(search bar didn't give me anything on this)

Hey! I'm pretty new to Marxism and I'm trying to think of healthcare labor in the terms of commodity production, but I don't know if it even applies. I tried googling, but I couldn't find anything relevant.

The way I'm starting is: how much of the total labor time of a given society is dedicated to:

a) preventing or ameliorating the reduction of labor force by

  • preventing diseases, specific or in general;

  • shortening the duration and/or reducing the damage of stablished diseases;

  • rehabilitating the patients who end up with some form of disability due to a disease;

(These are called prevention stages)

b) increasing the labor force with better mother/child health conditions

c) caring for those in need

  • with direct repercussions on labor force and/or demand for healthcare labor e.g. someone leaving their job so they have time to care for a son with a genetic disability; an elderly person needing constant, high cost treatments and interventions due to a diabetic foot and kidney failure;

  • without direct repercussions on labor, or care for care's sake.

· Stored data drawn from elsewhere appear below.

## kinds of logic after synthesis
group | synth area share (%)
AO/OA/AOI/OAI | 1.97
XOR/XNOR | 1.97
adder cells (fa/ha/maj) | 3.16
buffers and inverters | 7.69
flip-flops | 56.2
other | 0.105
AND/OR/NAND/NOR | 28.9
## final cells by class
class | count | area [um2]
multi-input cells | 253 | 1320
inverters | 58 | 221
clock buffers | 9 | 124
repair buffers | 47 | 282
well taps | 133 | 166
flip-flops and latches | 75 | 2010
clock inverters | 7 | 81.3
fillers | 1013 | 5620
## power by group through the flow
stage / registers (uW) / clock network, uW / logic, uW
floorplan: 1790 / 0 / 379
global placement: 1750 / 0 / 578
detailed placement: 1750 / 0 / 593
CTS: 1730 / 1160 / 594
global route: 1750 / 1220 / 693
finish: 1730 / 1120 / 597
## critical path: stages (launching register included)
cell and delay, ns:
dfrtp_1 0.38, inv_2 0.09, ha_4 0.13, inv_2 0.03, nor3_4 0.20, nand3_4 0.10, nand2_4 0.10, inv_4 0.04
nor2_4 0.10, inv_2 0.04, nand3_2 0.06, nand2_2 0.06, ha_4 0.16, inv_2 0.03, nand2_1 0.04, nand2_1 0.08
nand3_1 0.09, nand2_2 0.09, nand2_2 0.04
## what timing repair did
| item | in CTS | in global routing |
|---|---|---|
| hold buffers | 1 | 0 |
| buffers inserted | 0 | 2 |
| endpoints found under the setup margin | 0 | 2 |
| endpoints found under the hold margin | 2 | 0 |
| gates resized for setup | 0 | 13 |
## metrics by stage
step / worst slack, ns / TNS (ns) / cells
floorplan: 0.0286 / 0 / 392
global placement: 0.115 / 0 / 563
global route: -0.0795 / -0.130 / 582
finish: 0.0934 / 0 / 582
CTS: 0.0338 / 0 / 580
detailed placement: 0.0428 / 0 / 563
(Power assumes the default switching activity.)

Can you guys help me navigate this by providing sources, giving directions or expanding on something? Thanks!

  • Llituro [he/him, they/them]
    ·
    2 years ago

    Value is equivalent to socially necessary labor time. Healthcare labor requires this amount of time. The only odd thing about it is the human to human element, in large part, service labor is produced on demand and consumed at the same time. The fact that it's wage labor means that it's still largely a commodity though.